### TASK TO COMPLETE
Scan the entries for the word "append", and copy every line where it appears.

(Collected data)

`src/logic/bfd_pkg.sv`:
```
// Purpose: constants and types of the branch field decoder
// Assumes: instruction bit 0 is the msb; doc bit n sits at insn[31-n]
// Notes: byte offsets on apb, one 32-bit word per register
// What this block does
// - mtspr-style form: bits 11-20 register number or field mask; 21-30 xo; 31 record
// - xo form: target 6-10, sources 11-15/16-20, oe 21, 9-bit xo, record 31
// - nonzero reserved bits or wrong fixed-value field flag invalid form
// - lowercase split fields concatenate left to right; uppercase use own order
// - aa clear: target is sign-extended displacement plus branch address
// - aa set: target is sign-extended displacement alone; 64 or 32 bit extension
// - bits 16-29 are 14-bit signed, append two zeros, sign-extend
// - bits 11-15 and 16-20 index cr source bits of cr logic ops
// - bits 6-8 pick target 4-bit field, field i is bits i*4..i*4+3
// - bits 11-13 pick source 4-bit field, same mapping
// - conditional branches test cr bit indexed by bits 11-15
// - options 00: decrement count, branch if condition false and count test
// - options 01: decrement count, branch if condition true and count test
// - options 0x1: count untouched, branch on condition false or true
// - options 1: ignore condition; 1x00x nonzero, 1x01x zero low word, 1x1xx always
// - target-bit field selects one result bit of cr or fp status
// - bits 16-31 are 16-bit signed, sign-extended to address width
// - register-register form uses 10-bit xo in bits 21-30
// - bits 0-5 always primary opcode; low two fetch address bits ignored
// - bits 6-29 are 24-bit signed, append two zeros, sign-extend
// - link bit set writes following instruction address into link register
package bfd_pkg;
  localparam int ADDR_W = 8;
  localparam logic [7:0] OFS_CTRL = 8'h00;
  localparam logic [7:0] OFS_INSN = 8'h04;
  localparam logic [7:0] OFS_PC_LO = 8'h08;
  localparam logic [7:0] OFS_PC_HI = 8'h0C;
  localparam logic [7:0] OFS_CTR_LO = 8'h10;
  localparam logic [7:0] OFS_CTR_HI = 8'h14;
  localparam logic [7:0] OFS_LR_LO = 8'h18;
  localparam logic [7:0] OFS_LR_HI = 8'h1C;
  localparam logic [7:0] OFS_CR = 8'h20;
  localparam logic [7:0] OFS_TGT_LO = 8'h24;
  localparam logic [7:0] OFS_TGT_HI = 8'h28;
  localparam logic [7:0] OFS_STATUS = 8'h2C;
  localparam logic [7:0] OFS_OPS = 8'h30;
  localparam logic [7:0] OFS_OPC = 8'h34;
  localparam logic [7:0] OFS_SEL = 8'h38;
  localparam logic [7:0] OFS_XO_EXP = 8'h3C;
  localparam logic [7:0] OFS_MASKS = 8'h40;
  localparam logic [7:0] OFS_BITMASK = 8'h44;
  // ctrl field positions
  localparam int CTRL_FORM_LSB = 0;
  localparam int CTRL_MODE64 = 4;
  localparam int CTRL_SPR_SWAP = 5;
  localparam int CTRL_XO_CHECK = 6;
  localparam int CTRL_FXM_VAR = 7;
  localparam logic [31:0] CTRL_RESET = 32'h00000010;
  localparam logic [31:0] CR_RESET = 32'h00000000;
  localparam logic [63:0] REG64_RESET = 64'h0000000000000000;
  // instruction field lsb positions (little-endian index)
  localparam int F_PRIMARY_OPCODE = 26;
  localparam int F_6 = 21;
  localparam int F_11 = 16;
  localparam int F_16 = 11;
  localparam int F_21 = 6;
  localparam int F_26 = 1;
  localparam int F_BIT6 = 25;
  localparam int F_BIT15 = 16;
  localparam int F_BIT20 = 11;
  localparam int F_OE = 10;
  localparam int F_AA = 1;
  localparam int F_LK = 0;
  localparam int F_RC = 0;
  localparam logic [63:0] INSN_BYTES = 64'h0000000000000004;
  typedef enum logic [3:0] {
    FORM_I = 4'h0, FORM_B = 4'h1, FORM_SC = 4'h2, FORM_X = 4'h3,
    FORM_XL = 4'h4, FORM_XFX = 4'h5, FORM_XFL = 4'h6, FORM_XO = 4'h7,
    FORM_A = 4'h8, FORM_M = 4'h9
  } bfd_form_type;
endpackage : bfd_pkg

```
`src/logic/bfd_decoder.sv`:
```
// Purpose: instruction field decoder with branch target and count logic
// Assumes: software picks the form; writing the instruction word decodes it
// Notes: apb slave with no wait states, read data registered in setup
`timescale 1ns/1ps
module bfd_decoder
  import bfd_pkg::*;
(
  input wire logic CLOCK,
  input wire logic RSTN,
  input wire logic PSEL,
  input wire logic PENABLE,
  input wire logic PWRITE,
  input wire logic [ADDR_W-1:0] PADDR,
  input wire logic [31:0] PWDATA,
  output logic [31:0] PRDATA,
  output logic PREADY,
  output logic PSLVERR,
  output logic DECODE_VALID,
  output logic BRANCH_TAKEN,
  output logic [63:0] BRANCH_TARGET,
  output logic INVALID_FORM,
  output logic LINK_WRITE
);

  // --------------------------------------------------------------
  // state
  // --------------------------------------------------------------
  logic [31:0] ctrl;
  logic [31:0] insn;
  logic [63:0] pc;
  logic [63:0] count_reg;
  logic [63:0] link_reg;
  logic [31:0] condition_reg;
  logic [31:0] xo_expect;
  logic go;
  logic [31:0] status;
  logic [31:0] ops;
  logic [31:0] opc;
  logic [31:0] sel;
  logic [31:0] masks;
  logic [31:0] bitmask;

  // --------------------------------------------------------------
  // bus decode
  // --------------------------------------------------------------
  wire setup = PSEL & ~PENABLE;
  wire wr = PSEL & PENABLE & PWRITE;
  wire [7:0] a = PADDR;
  wire hit = (a[1:0] == 2'h0) && (a <= OFS_BITMASK);

  function automatic logic wr_to(input logic [7:0] ofs, input logic [7:0] at,
                                 input logic w);
    wr_to = w && (at == ofs);
  endfunction : wr_to

  // --------------------------------------------------------------
  // field extraction
  // --------------------------------------------------------------
  bfd_form_type form;
  assign form = bfd_form_type'(ctrl[CTRL_FORM_LSB +: 4]);
  wire mode64 = ctrl[CTRL_MODE64];
  wire [5:0] primary_opcode = insn[F_PRIMARY_OPCODE +: 6];
  wire [4:0] fld6 = insn[F_6 +: 5];
  wire [4:0] fld11 = insn[F_11 +: 5];
  wire [4:0] fld16 = insn[F_16 +: 5];
  wire [4:0] fld21 = insn[F_21 +: 5];
  wire [4:0] fld26 = insn[F_26 +: 5];
  wire record_bit = insn[F_RC];
  wire oe_bit = insn[F_OE];
  wire absolute_addr_bit = insn[F_AA];
  wire link_bit = insn[F_LK];
  wire [4:0] branch_options = fld6;
  wire [4:0] branch_cond_bit_index = fld11;
  wire [4:0] cond_bit_src_b = fld16;
  wire [4:0] result_bit_target = fld6;
  wire [2:0] target_field_select = fld6[4:2];
  wire [2:0] source_field_select = fld11[4:2];
  wire [7:0] cond_field_mask = insn[F_11 + 3 -: 8];
  wire [7:0] fp_status_field_mask = insn[F_BIT6 - 1 -: 8];
  // lowercase spr: halves left to right; uppercase option swaps them
  wire [9:0] spr_lower = {fld11, fld16};
  wire [9:0] spr_upper = {fld16, fld11};
  wire [9:0] spr_num = ctrl[CTRL_SPR_SWAP] ? spr_upper : spr_lower;

  // extended opcode width follows the form
  logic [9:0] extended_opcode;
  always_comb begin
    case (form)
      FORM_X, FORM_XL, FORM_XFX, FORM_XFL: extended_opcode = insn[F_26 +: 10];
      FORM_XO: extended_opcode = {1'b0, insn[F_26 +: 9]};
      FORM_A: extended_opcode = {5'h00, fld26};
      FORM_SC: extended_opcode = {9'h000, insn[F_AA]};
      default: extended_opcode = 10'h000;
    endcase
  end

  // --------------------------------------------------------------
  // form validity
  // --------------------------------------------------------------
  logic resv_bad;
  always_comb begin
    case (form)
      FORM_XFL: resv_bad = insn[F_BIT6] | insn[F_BIT15];
      FORM_XFX: resv_bad = ctrl[CTRL_FXM_VAR] & (insn[F_11 + 4] | insn[F_BIT20]);
      FORM_SC: resv_bad = |insn[F_PRIMARY_OPCODE - 1 : F_AA + 1];
      default: resv_bad = 1'b0;
    endcase
  end
  wire xo_bad = ctrl[CTRL_XO_CHECK] && (extended_opcode != xo_expect[9:0]);
  wire invalid = resv_bad | xo_bad;

  // --------------------------------------------------------------
  // branch target
  // --------------------------------------------------------------
  wire [23:0] long_branch_imm = insn[F_AA + 1 +: 24];
  wire [13:0] cond_branch_disp = insn[F_AA + 1 +: 14];
  wire [15:0] disp16 = insn[15:0];
  wire [63:0] li_ext = {{38{long_branch_imm[23]}}, long_branch_imm, 2'b00};
  wire [63:0] bd_ext = {{48{cond_branch_disp[13]}}, cond_branch_disp, 2'b00};
  wire [63:0] d_ext = {{48{disp16[15]}}, disp16};
  wire [63:0] pc_word = {pc[63:2], 2'b00};
  wire [63:0] disp = (form == FORM_I) ? li_ext : bd_ext;
  wire [63:0] rel_sum = disp + pc_word;
  wire [63:0] raw_tgt = absolute_addr_bit ? disp : rel_sum;
  // the 32-bit variant wraps inside the low word, upper word zero
  wire [63:0] tgt = mode64 ? raw_tgt : {32'h00000000, raw_tgt[31:0]};
  wire [63:0] d_out = mode64 ? d_ext : {32'h00000000, d_ext[31:0]};
  wire [63:0] next_pc = pc_word + INSN_BYTES;

  // --------------------------------------------------------------
  // branch options
  // --------------------------------------------------------------
  wire cond_bit = condition_reg[5'd31 - branch_cond_bit_index];
  wire src_bit_a = condition_reg[5'd31 - fld11];
  wire src_bit_b = condition_reg[5'd31 - cond_bit_src_b];
  wire [63:0] ctr_dec = count_reg - 64'h0000000000000001;
  wire dec_zero_full = mode64 ? (ctr_dec == 64'h0) : (ctr_dec[31:0] == 32'h0);
  wire dec_zero_low = (ctr_dec[31:0] == 32'h0);
  logic bo_dec;
  logic bo_take;
  always_comb begin
    bo_dec = 1'b0;
    bo_take = 1'b0;
    if (!branch_options[4]) begin
      if (branch_options[2]) begin
        bo_take = (cond_bit == branch_options[3]);
      end else begin
        bo_dec = 1'b1;
        bo_take = (cond_bit == branch_options[3]) &&
                  (branch_options[1] ? dec_zero_full : !dec_zero_full);
      end
    end else begin
      if (branch_options[2]) begin
        bo_take = 1'b1;
      end else begin
        bo_dec = 1'b1;
        bo_take = branch_options[1] ? dec_zero_low : !dec_zero_full;
      end
    end
  end
  wire is_b = (form == FORM_B);
  wire is_i = (form == FORM_I);
  wire do_dec = is_b && bo_dec && !invalid;
  wire take = !invalid && (is_i || (is_b && bo_take));
  wire link_wr = !invalid && link_bit && (is_i || is_b || form == FORM_SC);

  // field masks: field i spans doc bits i*4..i*4+3
  wire [31:0] tf_mask = 32'hF0000000 >> {target_field_select, 2'b00};
  wire [31:0] sf_mask = 32'hF0000000 >> {source_field_select, 2'b00};
  wire [3:0] src_field_val = condition_reg[5'd31 - {source_field_select, 2'b00} -: 4];
  wire [31:0] res_bit_mask = 32'h80000000 >> result_bit_target;

  // operand words per form
  logic [31:0] next_ops;
  always_comb begin
    case (form)
      FORM_XFL: next_ops = {fp_status_field_mask, 19'h00000, fld16};
      FORM_XFX: next_ops = {fld6, spr_num, cond_field_mask, 8'h00, record_bit};
      FORM_B: next_ops = {branch_options, branch_cond_bit_index, 22'h000000};
      default: next_ops = {fld6, fld11, fld16, fld21, fld26, 6'h00, record_bit};
    endcase
  end

  // --------------------------------------------------------------
  // registers
  // --------------------------------------------------------------
  always_ff @(posedge CLOCK or negedge RSTN) begin
    if (!RSTN) begin
      ctrl <= CTRL_RESET;
      insn <= 32'h00000000;
      pc <= REG64_RESET;
      xo_expect <= 32'h00000000;
      condition_reg <= CR_RESET;
      go <= 1'b0;
    end else begin
      go <= wr_to(OFS_INSN, a, wr);
      if (wr_to(OFS_CTRL, a, wr)) ctrl <= PWDATA;
      if (wr_to(OFS_INSN, a, wr)) insn <= PWDATA;
      if (wr_to(OFS_PC_LO, a, wr)) pc[31:0] <= PWDATA;
      if (wr_to(OFS_PC_HI, a, wr)) pc[63:32] <= PWDATA;
      if (wr_to(OFS_XO_EXP, a, wr)) xo_expect <= PWDATA;
      if (wr_to(OFS_CR, a, wr)) condition_reg <= PWDATA;
    end
  end

  // count and link: software writes and decode never meet in one cycle
  always_ff @(posedge CLOCK or negedge RSTN) begin
    if (!RSTN) begin
      count_reg <= REG64_RESET;
      link_reg <= REG64_RESET;
    end else begin
      if (go && do_dec) count_reg <= ctr_dec;
      else if (wr_to(OFS_CTR_LO, a, wr)) count_reg[31:0] <= PWDATA;
      else if (wr_to(OFS_CTR_HI, a, wr)) count_reg[63:32] <= PWDATA;
      if (go && link_wr) link_reg <= next_pc;
      else if (wr_to(OFS_LR_LO, a, wr)) link_reg[31:0] <= PWDATA;
      else if (wr_to(OFS_LR_HI, a, wr)) link_reg[63:32] <= PWDATA;
    end
  end

  // decode results, captured one cycle after the instruction write
  always_ff @(posedge CLOCK or negedge RSTN) begin
    if (!RSTN) begin
      DECODE_VALID <= 1'b0;
      BRANCH_TAKEN <= 1'b0;
      BRANCH_TARGET <= REG64_RESET;
      INVALID_FORM <= 1'b0;
      LINK_WRITE <= 1'b0;
      status <= 32'h00000000;
      ops <= 32'h00000000;
      opc <= 32'h00000000;
      sel <= 32'h00000000;
      masks <= 32'h00000000;
      bitmask <= 32'h00000000;
    end else begin
      DECODE_VALID <= go;
      LINK_WRITE <= go && link_wr;
      if (go) begin
        BRANCH_TAKEN <= take;
        BRANCH_TARGET <= (is_i || is_b) ? tgt : d_out;
        INVALID_FORM <= invalid;
        status <= {24'h000000, src_field_val, src_bit_b, src_bit_a, do_dec, take} ^
                  {22'h000000, link_wr, invalid, 8'h00};
        ops <= next_ops;
        opc <= {primary_opcode, extended_opcode, oe_bit, record_bit, 14'h0000};
        sel <= {1'b0, target_field_select, source_field_select, branch_cond_bit_index,
                cond_bit_src_b, result_bit_target, fld11, spr_num[3:0], cond_bit};
        masks <= tf_mask | sf_mask;
        bitmask <= res_bit_mask;
      end else begin
        BRANCH_TAKEN <= 1'b0;
      end
    end
  end

  // --------------------------------------------------------------
  // read mux, registered in the setup cycle
  // --------------------------------------------------------------
  logic [31:0] rd;
  always_comb begin
    case (a)
      OFS_CTRL: rd = ctrl;
      OFS_INSN: rd = insn;
      OFS_PC_LO: rd = pc[31:0];
      OFS_PC_HI: rd = pc[63:32];
      OFS_CTR_LO: rd = count_reg[31:0];
      OFS_CTR_HI: rd = count_reg[63:32];
      OFS_LR_LO: rd = link_reg[31:0];
      OFS_LR_HI: rd = link_reg[63:32];
      OFS_CR: rd = condition_reg;
      OFS_TGT_LO: rd = BRANCH_TARGET[31:0];
      OFS_TGT_HI: rd = BRANCH_TARGET[63:32];
      OFS_STATUS: rd = status;
      OFS_OPS: rd = ops;
      OFS_OPC: rd = opc;
      OFS_SEL: rd = sel;
      OFS_XO_EXP: rd = xo_expect;
      OFS_MASKS: rd = masks;
      OFS_BITMASK: rd = bitmask;
      default: rd = 32'h00000000;
    endcase
  end

  always_ff @(posedge CLOCK or negedge RSTN) begin
    if (!RSTN) begin
      PRDATA <= 32'h00000000;
    end else if (setup) begin
      PRDATA <= rd;
    end
  end

  assign PREADY = 1'b1;
  assign PSLVERR = PSEL & PENABLE & ~hit;

endmodule : bfd_decoder

```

### ANSWER SECTION
// - bits 16-29 are 14-bit signed, append two zeros, sign-extend
// - bits 6-29 are 24-bit signed, append two zeros, sign-extend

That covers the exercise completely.